[Extracted records]
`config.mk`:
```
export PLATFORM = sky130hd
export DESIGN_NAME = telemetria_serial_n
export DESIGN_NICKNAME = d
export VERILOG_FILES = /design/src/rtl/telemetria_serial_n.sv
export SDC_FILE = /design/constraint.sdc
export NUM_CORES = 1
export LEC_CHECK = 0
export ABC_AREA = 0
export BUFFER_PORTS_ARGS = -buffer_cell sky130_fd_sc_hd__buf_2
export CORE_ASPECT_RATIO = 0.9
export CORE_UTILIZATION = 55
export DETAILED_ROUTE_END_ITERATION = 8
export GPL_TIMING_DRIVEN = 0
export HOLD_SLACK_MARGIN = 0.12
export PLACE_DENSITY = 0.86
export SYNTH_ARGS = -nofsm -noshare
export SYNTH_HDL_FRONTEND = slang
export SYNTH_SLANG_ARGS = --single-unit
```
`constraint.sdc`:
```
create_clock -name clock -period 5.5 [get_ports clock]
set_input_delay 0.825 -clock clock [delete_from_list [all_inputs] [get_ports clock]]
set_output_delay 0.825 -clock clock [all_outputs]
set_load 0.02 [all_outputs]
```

...

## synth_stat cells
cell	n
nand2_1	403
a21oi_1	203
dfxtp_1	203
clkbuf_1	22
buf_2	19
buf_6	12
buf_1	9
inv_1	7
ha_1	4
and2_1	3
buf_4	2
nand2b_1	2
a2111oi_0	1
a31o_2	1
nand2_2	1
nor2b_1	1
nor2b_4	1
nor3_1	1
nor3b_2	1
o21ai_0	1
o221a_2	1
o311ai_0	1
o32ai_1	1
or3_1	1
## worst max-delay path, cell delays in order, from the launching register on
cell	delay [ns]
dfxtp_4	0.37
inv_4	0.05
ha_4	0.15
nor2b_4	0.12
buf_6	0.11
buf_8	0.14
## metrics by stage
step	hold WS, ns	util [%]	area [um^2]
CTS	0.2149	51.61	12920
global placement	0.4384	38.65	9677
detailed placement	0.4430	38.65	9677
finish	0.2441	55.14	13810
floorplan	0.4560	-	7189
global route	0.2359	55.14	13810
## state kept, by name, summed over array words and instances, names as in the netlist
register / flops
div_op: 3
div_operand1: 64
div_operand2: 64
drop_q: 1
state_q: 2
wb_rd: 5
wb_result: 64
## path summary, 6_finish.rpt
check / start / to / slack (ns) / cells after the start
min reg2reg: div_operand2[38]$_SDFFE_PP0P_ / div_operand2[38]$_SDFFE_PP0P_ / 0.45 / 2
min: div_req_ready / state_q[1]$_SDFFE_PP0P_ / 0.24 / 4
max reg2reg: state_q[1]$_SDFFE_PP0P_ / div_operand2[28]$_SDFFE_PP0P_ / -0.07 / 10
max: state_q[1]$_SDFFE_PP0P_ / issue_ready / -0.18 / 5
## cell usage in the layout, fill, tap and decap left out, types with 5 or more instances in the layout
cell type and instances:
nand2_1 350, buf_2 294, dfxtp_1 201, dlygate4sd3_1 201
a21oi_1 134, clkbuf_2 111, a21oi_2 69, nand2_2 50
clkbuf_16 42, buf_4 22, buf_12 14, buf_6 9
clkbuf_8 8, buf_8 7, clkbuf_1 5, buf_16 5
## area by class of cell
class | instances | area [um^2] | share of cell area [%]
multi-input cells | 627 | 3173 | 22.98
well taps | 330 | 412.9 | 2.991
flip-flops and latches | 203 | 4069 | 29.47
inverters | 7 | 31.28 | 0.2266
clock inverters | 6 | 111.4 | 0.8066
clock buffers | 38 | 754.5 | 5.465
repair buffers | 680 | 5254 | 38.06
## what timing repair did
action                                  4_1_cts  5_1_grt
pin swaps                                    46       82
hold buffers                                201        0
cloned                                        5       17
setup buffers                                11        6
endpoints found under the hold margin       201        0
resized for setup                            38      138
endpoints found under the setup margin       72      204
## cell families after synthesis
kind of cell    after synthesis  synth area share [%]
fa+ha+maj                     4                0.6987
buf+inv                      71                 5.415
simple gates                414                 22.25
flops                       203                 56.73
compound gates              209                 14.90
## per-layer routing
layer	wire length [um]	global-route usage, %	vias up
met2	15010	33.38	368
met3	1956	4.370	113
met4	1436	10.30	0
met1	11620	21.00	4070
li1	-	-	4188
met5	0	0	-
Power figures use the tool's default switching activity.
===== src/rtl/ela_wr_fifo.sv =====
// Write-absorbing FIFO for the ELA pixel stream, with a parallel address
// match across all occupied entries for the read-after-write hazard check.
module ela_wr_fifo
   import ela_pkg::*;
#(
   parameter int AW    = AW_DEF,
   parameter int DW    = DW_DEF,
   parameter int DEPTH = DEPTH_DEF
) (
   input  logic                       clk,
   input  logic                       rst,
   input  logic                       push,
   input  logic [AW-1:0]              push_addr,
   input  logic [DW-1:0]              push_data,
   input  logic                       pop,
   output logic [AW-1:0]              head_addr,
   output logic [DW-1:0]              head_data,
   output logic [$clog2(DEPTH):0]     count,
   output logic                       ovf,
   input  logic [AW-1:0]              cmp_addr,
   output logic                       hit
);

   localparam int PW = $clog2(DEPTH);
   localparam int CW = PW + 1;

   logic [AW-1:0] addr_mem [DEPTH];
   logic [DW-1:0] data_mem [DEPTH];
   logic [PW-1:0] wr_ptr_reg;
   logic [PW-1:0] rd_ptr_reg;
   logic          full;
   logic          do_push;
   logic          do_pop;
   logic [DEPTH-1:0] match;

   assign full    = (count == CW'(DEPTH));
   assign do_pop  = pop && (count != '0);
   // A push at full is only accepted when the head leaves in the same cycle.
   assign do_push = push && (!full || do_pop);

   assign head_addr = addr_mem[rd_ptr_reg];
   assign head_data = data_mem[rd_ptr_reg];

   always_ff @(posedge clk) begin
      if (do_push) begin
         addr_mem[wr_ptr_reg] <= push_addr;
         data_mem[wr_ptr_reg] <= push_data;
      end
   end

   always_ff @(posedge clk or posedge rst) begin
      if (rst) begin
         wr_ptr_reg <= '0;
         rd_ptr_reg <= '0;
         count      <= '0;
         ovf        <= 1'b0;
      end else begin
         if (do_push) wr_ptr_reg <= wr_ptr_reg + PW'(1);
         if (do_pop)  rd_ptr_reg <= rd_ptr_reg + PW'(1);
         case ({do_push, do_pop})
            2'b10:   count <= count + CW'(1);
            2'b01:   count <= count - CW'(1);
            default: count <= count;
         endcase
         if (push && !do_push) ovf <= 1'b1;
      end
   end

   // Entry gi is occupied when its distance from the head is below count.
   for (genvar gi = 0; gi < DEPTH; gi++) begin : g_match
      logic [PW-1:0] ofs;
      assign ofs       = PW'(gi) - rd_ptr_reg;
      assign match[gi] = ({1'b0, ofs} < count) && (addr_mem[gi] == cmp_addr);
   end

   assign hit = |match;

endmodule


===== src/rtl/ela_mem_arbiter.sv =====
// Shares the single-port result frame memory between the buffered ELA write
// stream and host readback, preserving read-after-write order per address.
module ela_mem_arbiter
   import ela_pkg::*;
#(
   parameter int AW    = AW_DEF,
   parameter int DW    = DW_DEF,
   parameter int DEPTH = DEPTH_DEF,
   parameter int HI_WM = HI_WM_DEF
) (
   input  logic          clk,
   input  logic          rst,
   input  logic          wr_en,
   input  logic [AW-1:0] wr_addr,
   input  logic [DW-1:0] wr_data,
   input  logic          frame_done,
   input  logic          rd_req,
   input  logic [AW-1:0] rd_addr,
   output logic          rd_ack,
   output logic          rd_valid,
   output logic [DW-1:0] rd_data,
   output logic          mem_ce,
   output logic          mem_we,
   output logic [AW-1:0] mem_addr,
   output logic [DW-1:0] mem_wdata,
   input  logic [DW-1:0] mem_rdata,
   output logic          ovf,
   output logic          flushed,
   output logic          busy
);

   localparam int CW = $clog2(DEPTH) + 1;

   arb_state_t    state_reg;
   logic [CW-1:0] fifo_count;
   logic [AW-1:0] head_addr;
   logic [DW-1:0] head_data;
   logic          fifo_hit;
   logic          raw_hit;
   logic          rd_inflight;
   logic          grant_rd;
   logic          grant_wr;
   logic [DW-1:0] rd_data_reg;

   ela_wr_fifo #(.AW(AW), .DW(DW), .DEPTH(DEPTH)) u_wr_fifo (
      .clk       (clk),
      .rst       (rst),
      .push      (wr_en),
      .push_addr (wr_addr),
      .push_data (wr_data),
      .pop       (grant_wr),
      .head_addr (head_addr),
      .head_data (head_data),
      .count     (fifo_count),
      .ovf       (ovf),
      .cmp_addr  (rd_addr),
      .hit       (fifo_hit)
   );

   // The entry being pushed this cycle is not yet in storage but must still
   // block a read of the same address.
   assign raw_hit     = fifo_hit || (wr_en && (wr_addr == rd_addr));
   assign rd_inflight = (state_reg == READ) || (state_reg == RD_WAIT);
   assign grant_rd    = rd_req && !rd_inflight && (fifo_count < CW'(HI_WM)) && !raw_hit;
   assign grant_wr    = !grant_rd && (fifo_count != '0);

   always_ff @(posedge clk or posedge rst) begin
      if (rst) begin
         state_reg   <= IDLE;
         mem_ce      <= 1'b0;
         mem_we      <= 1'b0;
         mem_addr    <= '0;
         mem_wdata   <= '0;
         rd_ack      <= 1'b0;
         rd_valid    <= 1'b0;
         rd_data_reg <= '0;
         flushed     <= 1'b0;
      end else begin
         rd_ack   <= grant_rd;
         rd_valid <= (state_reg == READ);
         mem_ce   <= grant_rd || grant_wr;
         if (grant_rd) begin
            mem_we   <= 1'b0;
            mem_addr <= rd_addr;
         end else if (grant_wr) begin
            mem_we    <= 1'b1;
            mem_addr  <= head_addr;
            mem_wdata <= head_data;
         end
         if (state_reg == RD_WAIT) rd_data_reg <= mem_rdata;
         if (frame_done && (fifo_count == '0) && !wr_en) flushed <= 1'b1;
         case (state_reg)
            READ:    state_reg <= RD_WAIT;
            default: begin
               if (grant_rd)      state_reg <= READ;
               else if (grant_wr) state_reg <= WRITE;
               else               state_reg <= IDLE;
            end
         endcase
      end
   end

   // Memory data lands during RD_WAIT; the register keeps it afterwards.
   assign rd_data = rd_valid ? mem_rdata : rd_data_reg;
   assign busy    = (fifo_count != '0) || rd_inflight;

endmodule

What to work on
Please reproduce, exactly as they appear above, the lines from the line containing "multi-input cells | 627 | 3173 | 22.98" up to and including the line containing "endpoints found under the setup".

Written solution
multi-input cells | 627 | 3173 | 22.98
well taps | 330 | 412.9 | 2.991
flip-flops and latches | 203 | 4069 | 29.47
inverters | 7 | 31.28 | 0.2266
clock inverters | 6 | 111.4 | 0.8066
clock buffers | 38 | 754.5 | 5.465
repair buffers | 680 | 5254 | 38.06
## what timing repair did
action                                  4_1_cts  5_1_grt
pin swaps                                    46       82
hold buffers                                201        0
cloned                                        5       17
setup buffers                                11        6
endpoints found under the hold margin       201        0
resized for setup                            38      138
endpoints found under the setup margin       72      204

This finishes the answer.